Tuesday, March 11, 2014

Darkest Before the Light—Nativity in Black (A Tribute to Black Sabbath)

As I've written in earlier blogs, tribute albums have had a nice run for the last couple of decades. One of the albums that may have had a hand in starting the whole phenomenon is “Nativity in Black: A Tribute to Black Sabbath” (1994). Twelve selections are on “Nativity” from some of the leading heavy metal acts of the early 1990s and also from what were perceived to be up and comers and a couple of groups specially assembled just for this occasion.

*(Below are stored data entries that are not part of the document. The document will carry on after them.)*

### src/rtl/morse_pkg.sv
// Shared definitions for the Morse keying sequencer: letter codes, element
// lengths, gap widths in units, and the sequencer state encoding.
package morse_pkg;

  typedef enum logic [4:0] {
    L_SPACE = 5'd0,
    L_A = 5'd1,  L_B = 5'd2,  L_C = 5'd3,  L_D = 5'd4,  L_E = 5'd5,
    L_F = 5'd6,  L_G = 5'd7,  L_H = 5'd8,  L_I = 5'd9,  L_J = 5'd10,
    L_K = 5'd11, L_L = 5'd12, L_M = 5'd13, L_N = 5'd14, L_O = 5'd15,
    L_P = 5'd16, L_Q = 5'd17, L_R = 5'd18, L_S = 5'd19, L_T = 5'd20,
    L_U = 5'd21, L_V = 5'd22, L_W = 5'd23, L_X = 5'd24, L_Y = 5'd25,
    L_Z = 5'd26
  } letter_t;

  // Durations in Morse units.
  localparam logic [2:0] UNITS_DOT  = 3'd1;
  localparam logic [2:0] UNITS_DASH = 3'd3;
  localparam logic [2:0] UNITS_EL   = 3'd1;
  localparam logic [2:0] UNITS_LTR  = 3'd3;
  localparam logic [2:0] UNITS_WORD = 3'd7;

  typedef enum logic [2:0] {
    ST_IDLE     = 3'd0,
    ST_LOOKUP   = 3'd1,
    ST_ROM_WAIT = 3'd2,
    ST_KEY_ON   = 3'd3,
    ST_EL_GAP   = 3'd4,
    ST_LTR_GAP  = 3'd5,
    ST_SPACE    = 3'd6
  } morse_state_t;

  // Number of elements in each letter; 0 marks space and invalid codes.
  function automatic logic [2:0] len_of(input logic [4:0] alpha);
    logic [2:0] len;
    case (alpha)
      L_E, L_T:                                    len = 3'd1;
      L_A, L_I, L_M, L_N:                          len = 3'd2;
      L_D, L_G, L_K, L_O, L_R, L_S, L_U, L_W:      len = 3'd3;
      L_B, L_C, L_F, L_H, L_J, L_L, L_P, L_Q,
      L_V, L_X, L_Y, L_Z:                          len = 3'd4;
      default:                                     len = 3'd0;
    endcase
    return len;
  endfunction

endpackage

### src/rtl/morse_unit_timer.sv
// Loadable down-counter in multiples of the Morse unit; holds at zero.
module morse_unit_timer #(
  parameter int UNIT_CYCLES = 12,
  parameter int CNT_W       = 16
) (
  input  logic             clk,
  input  logic             rst_n,
  input  logic             load,
  input  logic [2:0]       units,
  output logic [CNT_W-1:0] count,
  output logic             zero
);

  always_ff @(posedge clk) begin
    if (!rst_n) begin
      count <= '0;
    end else if (load) begin
      count <= CNT_W'(units) * CNT_W'(UNIT_CYCLES) - CNT_W'(1);
    end else if (count != '0) begin
      count <= count - CNT_W'(1);
    end
  end

  assign zero = (count == '0);

endmodule

### src/rtl/morse_tx_sequencer.sv
// Accepts one letter per handshake, fetches its pattern from the lookup ROM
// and keys it out with standard Morse element, letter and word timing.
module morse_tx_sequencer
  import morse_pkg::*;
#(
  parameter int UNIT_CYCLES = 12,
  parameter int CNT_W       = 16
) (
  input  logic         clk,
  input  logic         rst_n,
  input  logic         in_valid,
  input  logic [4:0]   in_alpha,
  output logic         in_ready,
  output logic [1:0]   rom_len_sel,
  output logic [4:0]   rom_alpha,
  input  logic [3:0]   rom_code,
  output logic         key_out,
  output logic         busy,
  output logic         done,
  output logic         err,
  output morse_state_t fsm_state
);

  // Handshake: a letter is taken on a rising edge where in_valid and in_ready
  // are both high; in_ready is high only in IDLE, so in_valid is ignored while
  // busy and the source must keep holding it until it is taken.

  morse_state_t     state;
  logic [3:0]       pattern;
  logic [1:0]       idx;
  logic [2:0]       alpha_len;
  logic             tmr_load;
  logic [2:0]       tmr_units;
  logic [CNT_W-1:0] tmr_count;
  logic             tmr_zero;

  assign alpha_len = len_of(in_alpha);
  assign fsm_state = state;

  morse_unit_timer #(
    .UNIT_CYCLES(UNIT_CYCLES),
    .CNT_W      (CNT_W)
  ) u_timer (
    .clk  (clk),
    .rst_n(rst_n),
    .load (tmr_load),
    .units(tmr_units),
    .count(tmr_count),
    .zero (tmr_zero)
  );

  // Timer is reloaded on the edge that enters each timed state.
  always_comb begin
    tmr_load  = 1'b0;
    tmr_units = 3'd0;
    case (state)
      ST_IDLE: begin
        if (in_valid && in_alpha == L_SPACE) begin
          tmr_load  = 1'b1;
          tmr_units = UNITS_WORD;
        end
      end
      ST_ROM_WAIT: begin
        tmr_load  = 1'b1;
        tmr_units = rom_code[rom_len_sel] ? UNITS_DASH : UNITS_DOT;
      end
      ST_KEY_ON: begin
        if (tmr_zero) begin
          tmr_load  = 1'b1;
          tmr_units = (idx == 2'd0) ? UNITS_LTR : UNITS_EL;
        end
      end
      ST_EL_GAP: begin
        if (tmr_zero) begin
          tmr_load  = 1'b1;
          tmr_units = pattern[idx - 2'd1] ? UNITS_DASH : UNITS_DOT;
        end
      end
      default: ;
    endcase
  end

  always_ff @(posedge clk) begin
    if (!rst_n) begin
      state       <= ST_IDLE;
      pattern     <= 4'd0;
      idx         <= 2'd0;
      in_ready    <= 1'b1;
      rom_len_sel <= 2'd0;
      rom_alpha   <= 5'd0;
      key_out     <= 1'b0;
      busy        <= 1'b0;
      done        <= 1'b0;
      err         <= 1'b0;
    end else begin
      done <= 1'b0;
      err  <= 1'b0;
      case (state)
        ST_IDLE: begin
          if (in_valid) begin
            if (in_alpha == L_SPACE) begin
              state    <= ST_SPACE;
              busy     <= 1'b1;
              in_ready <= 1'b0;
            end else if (alpha_len != 3'd0) begin
              state       <= ST_LOOKUP;
              rom_alpha   <= in_alpha;
              rom_len_sel <= 2'(alpha_len - 3'd1);
              busy        <= 1'b1;
              in_ready    <= 1'b0;
            end else begin
              err <= 1'b1;
            end
          end
        end
        ST_LOOKUP: state <= ST_ROM_WAIT;
        ST_ROM_WAIT: begin
          pattern <= rom_code;
          idx     <= rom_len_sel;
          key_out <= 1'b1;
          state   <= ST_KEY_ON;
        end
        ST_KEY_ON: begin
          if (tmr_zero) begin
            key_out <= 1'b0;
            state   <= (idx == 2'd0) ? ST_LTR_GAP : ST_EL_GAP;
          end
        end
        ST_EL_GAP: begin
          if (tmr_zero) begin
            idx     <= idx - 2'd1;
            key_out <= 1'b1;
            state   <= ST_KEY_ON;
          end
        end
        ST_LTR_GAP, ST_SPACE: begin
          // done marks the last cycle of the trailing gap.
          done <= (tmr_count == CNT_W'(1));
          if (tmr_zero) begin
            state    <= ST_IDLE;
            busy     <= 1'b0;
            in_ready <= 1'b1;
          end
        end
        default: begin
          state    <= ST_IDLE;
          key_out  <= 1'b0;
          busy     <= 1'b0;
          in_ready <= 1'b1;
        end
      endcase
    end
  end

endmodule

### config.mk
export PLATFORM = sky130hd
export DESIGN_NAME = morse_tx_sequencer
export DESIGN_NICKNAME = d
export VERILOG_FILES = /design/src/rtl/morse_pkg.sv /design/src/rtl/morse_unit_timer.sv /design/src/rtl/morse_tx_sequencer.sv
export SDC_FILE = /design/constraint.sdc
export NUM_CORES = 1
export LEC_CHECK = 0
export CAP_MARGIN = 20
export CORE_MARGIN = 5
export CORE_UTILIZATION = 40
export CTS_BUF_LIST = sky130_fd_sc_hd__clkbuf_2 sky130_fd_sc_hd__clkbuf_4 sky130_fd_sc_hd__clkbuf_8
export CTS_CLUSTER_SIZE = 25
export DETAILED_ROUTE_END_ITERATION = 10
export GPL_ROUTABILITY_DRIVEN = 0
export PLACE_DENSITY_LB_ADDON = 0.2
export SYNTH_ARGS = -nofsm -noshare
export SYNTH_HDL_FRONTEND = slang
export SYNTH_HIERARCHICAL = 1
export SYNTH_SLANG_ARGS = --single-unit
### constraint.sdc
create_clock -name clk -period 5.42 [get_ports clk]
set_input_delay 1.084 -clock clk [delete_from_list [all_inputs] [get_ports clk]]
set_output_delay 1.084 -clock clk [all_outputs]
set_load 0.01 [all_outputs]
### After elaboration in Yosys (flattened, before gate mapping)

Memories as Yosys holds them, arrays and structs flattened.
Cells that the tools add are included.
W data, S select, Z words.

* bits in registers: 37
* logic and storage cells: 95
* output and inout port bits: 15
* bits of input ports: 12
* memories: 1
* memory bits (read-only): 96

* equality and inequality tests: 12
* $mul: 1
* reduce and logical (&&, ||, !) cells: 20
* $add $sub $neg: 4
* bitwise operators: 6
* magnitude comparators: 2
* multiplexer cells: 38

Memories
* (no name shown): words 32, bits a word 3, read ports 1, clocked after Yosys merged registers in 0, wr ports 0, line morse_pkg.sv:35 `case (alpha)`

Operators with widths (number)
* $mux W16: 2
* $mux W3: 7
* $pmux W3 S6: 1
* $eq A16 B1 Y1 const B: 1
* $logic_not A16 Y1: 1
* $reduce_bool A16 Y1: 1
* $sub A16 B1 Y16 const B: 1
* $mux W1: 14
* $mux W2: 6
* $pmux W3 S4: 1
* $reduce_or A4 Y1: 3
* $eq A3 B3 Y1 const B: 3
* $pmux W1 S3: 3
* $ne A2 B2 Y1 const B: 4
* $reduce_and A4 Y1: 2
* $sub A7 B1 Y8 const B: 1
* $eq A3 B2 Y1 const B: 2
* $lt A2 B3 Y1 const B: 2
* $not A1 Y1: 6
* $logic_not A5 Y1: 1
* $mul A3 B2 Y5 const B: 1
* $reduce_and A5 Y1: 1
* $bmux W1 S2: 2
* $pmux W1 S4: 1
* 12 further kinds: 16

### Logic depth before layout (Yosys ltp)

Gate-level depths: netlist of run 1.

* word-level depth: 9
* mapped depth: 18
* depth with buffers taken out: 15

### Cells and area by module

The synthesis of run 1 kept the hierarchy.

Modules (own cells, without submodules)
* morse_tx_sequencer: sequential area each 420.4 µm², area each 1417.6 µm², cells an instance 170, instances 1
* morse_unit_timer: sequential area each 320.3 µm², area each 1041.0 µm², cells an instance 121, instances 1

### Worst setup path before layout of run 1

Ideal clock, no wire load.

* path type: register to register
* start point: register u_timer.count[0]
* end point: register u_timer.count[13]
* required time: 5.346 ns
* clock period less this slack: 4.259 ns
* setup slack: 1.161 ns
* cell stages (with the launch flop): 17
* data arrival time: 4.185 ns
* buffers on the path: 3
* path through: dfxtp_1 -> inv_1 -> ha_1 -> or3b_1 -> buf_6 -> or4_4 -> buf_6 -> or2_4 -> inv_1 -> clkbuf_1 -> inv_1 -> o21ai_0 -> ha_1 -> fa_1 -> nor4_1 -> nand3_1 -> a31oi_1

* word-level cells in the longest chain between the ends: 6

Ends and longest elaborated chain
* from (decl): line morse_unit_timer.sv:10 `output logic [CNT_W-1:0] count,`
* from (signal assigned): line morse_unit_timer.sv:18 `count <= CNT_W'(units) * CNT_W'(UNIT_CYCLES) - CNT_W'(1);`
* from (signal assigned): line morse_unit_timer.sv:20 `count <= count - CNT_W'(1);`
* $logic_not A16 Y1 (*): line morse_unit_timer.sv:24 `assign zero = (count == '0);`
* named net tmr_zero: line morse_tx_sequencer.sv:35 `logic tmr_zero;`
* $mux W2 (on tied branches): line morse_tx_sequencer.sv:74, morse_tx_sequencer.sv:68
* $pmux W3 S4 (*): line morse_tx_sequencer.sv:56 `case (state)`
* named net tmr_units[1]: line morse_tx_sequencer.sv:33 `logic [2:0] tmr_units;`
* $mul A3 B2 Y5 (*): line morse_unit_timer.sv:18
* $sub A7 B1 Y8 (*): line morse_unit_timer.sv:18
* $mux W16 (*): line morse_unit_timer.sv:17 `end else if (load) begin`

The timed path passes the listed nets; every way through them passes the cells marked *. The select of a mux whose other input is x is not followed.
A chain may end at the register's enable or synchronous reset.

### Worst setup path after layout of run 1

* start point: register u_timer.count[0]
* end point: register u_timer.count[15]

Same word-level chain as after synthesis.

==> metrics.md, run 1 <==
| Metric | Value |
|---|---|
| Outcome | `finished, final reports clean` |
| Initial Util | `approximately two fifths` |
| Commonest non-fill, non-tap cell in the layout | `dfxtp_1` |
| Grt ovf | `0` |
| FF+latch count, synth | `37` |
| Number of distinct library cells after synthesis | `57` |
| Core area | `~6000 µm²` |
| Peak ir drop on the vdd network | `between 0.0002 and 0.00025 V` |
| TritonCTS clock tree | `yes` |
| Slew margin rel. | `a little over two fifths` |
| Chip width | `between 80 and 90 µm` |
| DR vias/cell | `roughly 5.5` |
| Fin. Hold Viols | `0` |
| Post-synthesis sequential area ratio | `30.13%` |
| Required time worst endpoint | `5.63 ns` |
| Hold depth | `2` |
| Hold path start | `in_ready` |
| H-tree depth | `2` |
| Total negative slack | `0 ns` |
| Final wirelength | `between 5000 and 6000 µm` |
| # Post-CTS Setup Buffers | `0` |
| First-pass GRT wire length | `roughly 9600 µm` |
| Insertion delay to the later sink of the worst-skew pair | `0.28 ns` |
| Crit path time final | `about 4.7 ns` |
| IO Pins | `27` |
| Die H | `roughly 90 µm` |
| Largest net degree at the start of global routing | `35` |
| Post_cts resized | `0` |
| Row Count | `28` |
| Residual DRC | `0` |
| Remaining antenna violation count after routing | `0` |
| Fin cells | `roughly 390` |
| Ant diodes | `0` |
| Clock sinks | `37` |
| Fraction of layout cells with a size suffix above 1 | `approximately 8.1%` |
| Period utilization | `86.00%` |
| Synth Area per Inst | `8.449 µm²` |
| Post-synthesis cell count | `approximately 290` |
| Crit Path Category | `flip-flop to flip-flop` |
| Full die area | `7815 µm²` |
| Via Count | `between 2000 and 2500` |
| Layout Skew | `0.004835 ns` |
| # hold bufs at CTS | `0` |
| Critical path arrival | `4.87 ns` |
| Nets | `between 300 and 400` |
| GRT Util Overall | `about 15%` |
| Worst slew pin tran | `approximately 0.86 ns` |
| Total CTS buffers | `5` |
| IO Port Bufs | `26` |
| Syn. warnings | `6` |
| Initial DRT Pass Iterations | `4` |
| Leak | `between 1 and 1.5 nW` |
| Root buf cell | `clkbuf_8` |
| Setup violations, final | `0` |
| Hold Path Class | `flip-flop to flip-flop` |
| Avg WL per Cell | `14.20 µm` |
| CP Max Fanout | `12` |
| Slew Viols, Final | `0` |
| Syn_nets | `317` |
| # Max-Cap Violations | `0` |
| Worst r2r path cells | `14` |
| RSZ-0062 raised after global routing | `false` |
| Hold path endpoint | `in_ready` |
| Critical path origin | `u_timer/count[0]` |
| Hpwl dp | `just under 4000 µm` |
| Reg2Reg Capture Point | `u_timer/count[15]` |
| Area added between synthesis and finish | `15.93%` |
| Reg2reg setup slack | `about 0.76 ns` |
| Critical Path End Type | `flip-flop` |
| Starting DRT DRC Count | `87` |
| Critical Path Source Type | `flip-flop` |
| Async set-reset flop share out of synthesis | `0%` |
| Worst R2R Start | `u_timer/count[0]` |
| Reg clk slew, reported paths | `roughly 0.070 ns` |
| Vias in the first global route | `between 2000 and 2500` |
| Post-synth EDFFs | `0` |
| CTS max path bufs | `2` |
| Post-placement cell count | `between 300 and 400` |
| Initial antenna violation count | `0` |
| Post-synth top flop | `dfxtp_1` |
| Pwr Density | `around 470 nW/µm²` |
| Post-synthesis cell area | `2459 µm²` |
| Commonest non-fill, non-tap cells in the layout | `dfxtp_1 (37), nand2_1 (27), clkdlybuf4s50_1 (26)` |
| Fmax | `~0.21 GHz` |
-- sequential cells by signal, indices dropped and copies added, names as in the netlist --
name / count
idx: 2
pattern: 4
busy: 1
in_ready: 1
rom_len_sel: 2
done: 1
rom_alpha: 5
key_out: 1
err: 1
u_timer/count: 16
fsm_state: 3
-- report_power, final --
| part | internal [mW] | switching (mW) |
|---|---|---|
| logic | 0.334 | 0.361 |
| registers | 0.354 | 0.103 |
| clock network | 0.106 | 0.0952 |
| total | 0.794 | 0.559 |
-- kinds of logic (layout without fill, tap and decap cells) --
logic type | Yosys count | after routing | share of synthesized area [%]
simple gates | 111 | 111 | 25.90
compound gates | 68 | 68 | 19.59
flops | 37 | 37 | 30.13
buf+inv | 36 | 55 | 6.259
mux | 15 | 15 | 7.124
fa+ha+maj | 14 | 14 | 7.430
xor+xnor | 10 | 10 | 3.562
-- Yosys cell counts, types with 5 or more instances --
library cell	n	area share, %
mux2i_1	13	5.3
nor2b_1	9	2.3
nor2_1	17	2.6
a31oi_1	5	1.3
or4_1	6	1.8
nor4_1	9	2.3
a21oi_1	18	3.7
nand3b_1	5	1.5
a21o_1	5	1.5
inv_1	16	2.4
o21ai_0	11	2.2
or3_1	6	1.5
clkbuf_1	14	2.1
nand2b_1	6	1.5
xnor2_1	5	1.8
nand2_1	27	4.1
xor2_1	5	1.8
dfxtp_1	37	30
ha_1	13	6.6
-- per-stage QoR --
| stage | power, mW | instance area, µm² | utilization, % | hold slack (ns) | worst slack, ns |
|---|---|---|---|---|---|
| 6_report | 1.353 | 2850 | 47.86 | 0.4503 | 0.7588 |
| 5_1_grt | 1.477 | 2850 | 47.86 | 0.4725 | 0.4675 |
| 4_1_cts | 1.367 | 2850 | 47.86 | 0.4535 | 0.8142 |
| 3_5_place_dp | 1.157 | 2760 | 46.34 | 0.4436 | 0.6670 |
| 3_3_place_gp | 1.141 | 2760 | 46.34 | 0.4463 | 0.7837 |
| 2_1_floorplan | 0.9880 | 2459 | - | 0.4410 | 1.161 |
-- worst max-delay path by stage --
stage / to / slack [ns] / cells past startpoint
6_report: u_timer/count[15] / 0.76 / 14
5_1_grt: u_timer/count[9] / 0.47 / 14
4_1_cts: u_timer/count[10] / 0.81 / 14
3_5_place_dp: u_timer/count[10] / 0.67 / 12
3_3_place_gp: u_timer/count[13] / 0.78 / 12
2_1_floorplan: u_timer/count[13] / 1.16 / 16
-- layer usage --
layer	track usage, %	routed length (µm)	part of all wire [%]	vias up
li1	-	-	-	1089
met1	19.60	2606	48	989
met2	25.49	2649	48	30
met3	3.352	191	3.5	2
met4	2.885	19	0.35	0
met5	0	0	0	-
-- worst max-delay path, cell delays in order, from the launching register on --
cell and delay (ns):
dfxtp_1 0.35, inv_1 0.08, ha_1 0.19, or3b_1 0.52
or4_4 0.62, or2_4 0.28, inv_1 0.06, buf_4 0.17
inv_1 0.09, o21ai_0 0.45, ha_1 0.29, fa_1 0.46
nor4_1 0.37, nand3_1 0.40, a31oi_1 0.25
-- layout make-up --
| class | instances | area (µm²) |
|---|---|---|
| Sequential cell | 37 | 740.7 |
| Timing Repair Buffer | 31 | 297.8 |
| Tap cell | 75 | 93.84 |
| Multi-Input combinational cell | 218 | 1564 |
| Clock buffer | 7 | 90.09 |
| Fill cell | 596 | 3105 |
| Inverter | 17 | 63.81 |
Power figures use the tool's default switching activity.
==> inputs of run 2 (changes only) <==
Clock period 5.42 ns to 3.8 ns, I/O delays scaled along.
==> run 2 against run 1 <==
  * First-iteration DRC count fell by 33%
  * Fmax rose by 28%
  * Register-to-register slack got worse by 0.59 ns
  * Critical endpoint is now u_timer/count[8]
  * Combinational power rose by 63%
  * Global-route usage rose by 1.0 points
  * Power rose by 56%
  * Clock power rose by 67%
  * Worst setup slack got worse by 0.59 ns
==> metrics.md, run 2 (same netlist as run 1, synthesis figures left out) <==
| Metric | Value |
|---|---|
| Core area | `approximately 6000 µm²` |
| IO Pins | `27` |
| Hpwl dp | `approximately 4300 µm` |
| Layout Skew | `about 0.011 ns` |
| Setup violations, final | `0` |
| Insertion delay to the later sink of the worst-skew pair | `around 0.30 ns` |
| Critical path arrival | `between 3 and 4 ns` |
| RSZ-0062 raised after global routing | `false` |
| Peak ir drop on the vdd network | `around 0.00028 V` |
| Nets | `between 300 and 400` |
| Via Count | `2188` |
| Reg2reg setup slack | `roughly 0.17 ns` |
| CTS max path bufs | `2` |
| Initial DRT Pass Iterations | `4` |
| Commonest non-fill, non-tap cell in the layout | `dfxtp_1` |
| Slew margin rel. | `56.36%` |
| Starting DRT DRC Count | `58` |
| Pwr Density | `approximately 700 nW/µm²` |
| Hold Path Class | `flip-flop to flip-flop` |
| Crit path time final | `approximately 3.6 ns` |
| Fin. Hold Viols | `0` |
| Most frequent CP cell | `or4_4` |
| Crit Path Category | `flip-flop to flip-flop` |
| Remaining antenna violation count after routing | `0` |
| Grt ovf | `0` |
| Fmax | `~0.28 GHz` |
| Design area | `approximately 3000 µm²` |
| Residual DRC | `0` |
| Cell Chain, Critical Path | `or4_4 > or4_4 > or2_4 > inv_2 > inv_4 > a21oi_2 > a211o_1 > ha_2 > fa_2 > nor4_4 > nand3_1 > a21oi_1` |
| Slowest-stage cell, CP | `or4_4` |
| TritonCTS clock tree | `yes` |
| Row Count | `28` |
| Die H | `just under 90 µm` |
| Root buf cell | `clkbuf_8` |
| DR vias/cell | `roughly 5.5` |
| Clock sinks | `37` |
| GRT Util Overall | `between 15 and 20%` |
| Outcome | `finished, final reports clean` |
| Placed instance area | `about 2900 µm²` |
| Max FFs per register | `16` |
| Commonest non-fill, non-tap cells in the layout | `dfxtp_1 (34), nand2_1 (27), clkdlybuf4s50_1 (26)` |
| Avg WL per Cell | `around 15 µm` |
| Worst slew pin tran | `between 0.6 and 0.7 ns` |
| H-tree depth | `2` |
| # hold bufs at CTS | `0` |
| CP Max Fanout | `5` |
| Critical Path Source Type | `flip-flop` |
| Required time worst endpoint | `4.02 ns` |
| Chip width | `approximately 90 µm` |
| Critical Path End Type | `flip-flop` |
| Reg clk slew, reported paths | `about 0.070 ns` |
| # Max-Cap Violations | `0` |
| Fraction of layout cells with a size suffix above 1 | `16.26%` |
| Full die area | `7815 µm²` |
| Area added between synthesis and finish | `23.21%` |
| Initial antenna violation count | `0` |
| Slew Viols, Final | `0` |
| Largest net degree at the start of global routing | `28` |
| Final wirelength | `5845 µm` |
| Total negative slack | `0 ns` |
| Slowest stage delay, CP | `between 0.5 and 0.6 ns` |
| Ant diodes | `0` |
| Total CTS buffers | `5` |
| IO Port Bufs | `26` |
| Initial Util | `between 40 and 50%` |
| First-pass GRT wire length | `around 9900 µm` |
| Leak | `approximately 1.2 nW` |
| Vias in the first global route | `about 2200` |
| Largest Register | `u_timer/count` |
| Period utilization | `95.63%` |
| Largest registers | `u_timer/count x16, rom_alpha x5, pattern x4` |
-- run 2: cell types whose count changed in the layout (fill, tap and decap cells not counted), sizes merged --
cell | previous run | this run
clkinv | 0 | 1
clkbuf | 7 | 5
nand3 | 3 | 4
bufinv | 0 | 1
buf | 5 | 20
-- run 2: per-stage QoR --
step	utilization (%)	setup slack, ns	std cells	total power [mW]	hold slack, ns
floorplan	-	0.004281	291	1.449	0.4410
global placement	48.70	0.1235	392	1.719	0.4465
detailed placement	48.70	0.01207	392	1.740	0.4460
CTS	50.44	0.07586	399	2.087	0.4642
global route	50.86	0.009169	401	2.284	0.4927
finish	50.86	0.1659	401	2.113	0.4576
-- run 2: timing repair --
item / in CTS / in global routing
resized for setup: 0 / 3
endpoints found under the setup margin: 0 / 9
setup buffers: 0 / 1
-- run 2: cell type report --
| type | instances | area, µm² |
|---|---|---|
| timing repair buffer | 46 | 410.4 |
| clock buffer | 5 | 68.82 |
| clock inverter | 2 | 35.03 |
| sequential | 37 | 744.5 |
| multi-input combinational | 219 | 1610 |
| tap | 75 | 93.84 |
| fill | 588 | 2927 |
| inverter | 17 | 66.31 |
-- run 2: routing by layer --
metal / track usage [%] / wire length, µm
met3: 4.190 / 187
met1: 19.85 / 2742
met4: 4.670 / 61
met5: 0 / 0
met2: 27.33 / 2853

Heavy metal veterans Megadeth and Bruce Dickinson (from Iron Maiden) turned in the most stalwart interpretations of Sabbath songs. Dave Mustaine lead singer/lead guitarist of Megadeth really brings it on “Paranoid,” taking the tempo of the original up a notch and giving it his patented machine-gun-style speed metal treatment. He does the vocals homage as well with that menacing growl that is so beloved by fans near and far. The funny part at the end is classic with the song ending and the drummer continuing as Dave yells out “Nick. Nick! Nick!!” before he stops. Bruce Dickinson (w/ Godspeed) takes up “Sabbath Bloody Sabbath” in his own operatic style, paying the most tribute to Ozzy by not trying to ape him. When Bruce sings “When you ask the reasons why | They just tell you that you’re on your own | Fill your head all full of lies |You bastard!” drawing out the last line to a full soprano crescendo, you want to pump your fist and holler “Yeah!”

What’s interesting is that Ozzy and two other members of Black Sabbath put together separate appearances on their own tribute album. Ozzy w/Therapy? gives a standup sendup of “Iron Man” pretty comparable to the original, though there is no reproducing the licks the way Tony Iommi plays them. Meanwhile, bassist Geezer Butler and drummer Bill Ward joined up with Rob Halford from Judas Priest to form Bullring Brummies to perform their magic on “The Wizard.” Halford shows great restraint and contains himself to enunciate each word clearly and paint the picture of a beneficial magician spreading good tidings.

The CD closes out with Type O Negative offering an interesting tone poem cut of the band’s eponymous “Black Sabbath.” You won’t be uttering, “What is this that stands before me?” as your ears will be mesmerized being drawn in deeper and deeper. The sinister and slow drumming intro harkens back to something a coven of witches may have been casting as an incantation around a pyre.

All in all, this disc does justice to the mighty Sabs. This tribute album may have been the first salvo in resurrecting the band’s image and putting them on the track to the Rock and Roll Hall of Fame. The dark poetry of four lads from the industrial north of England has a message for us all: Don’t fear the dark. Embrace it and make it your friend.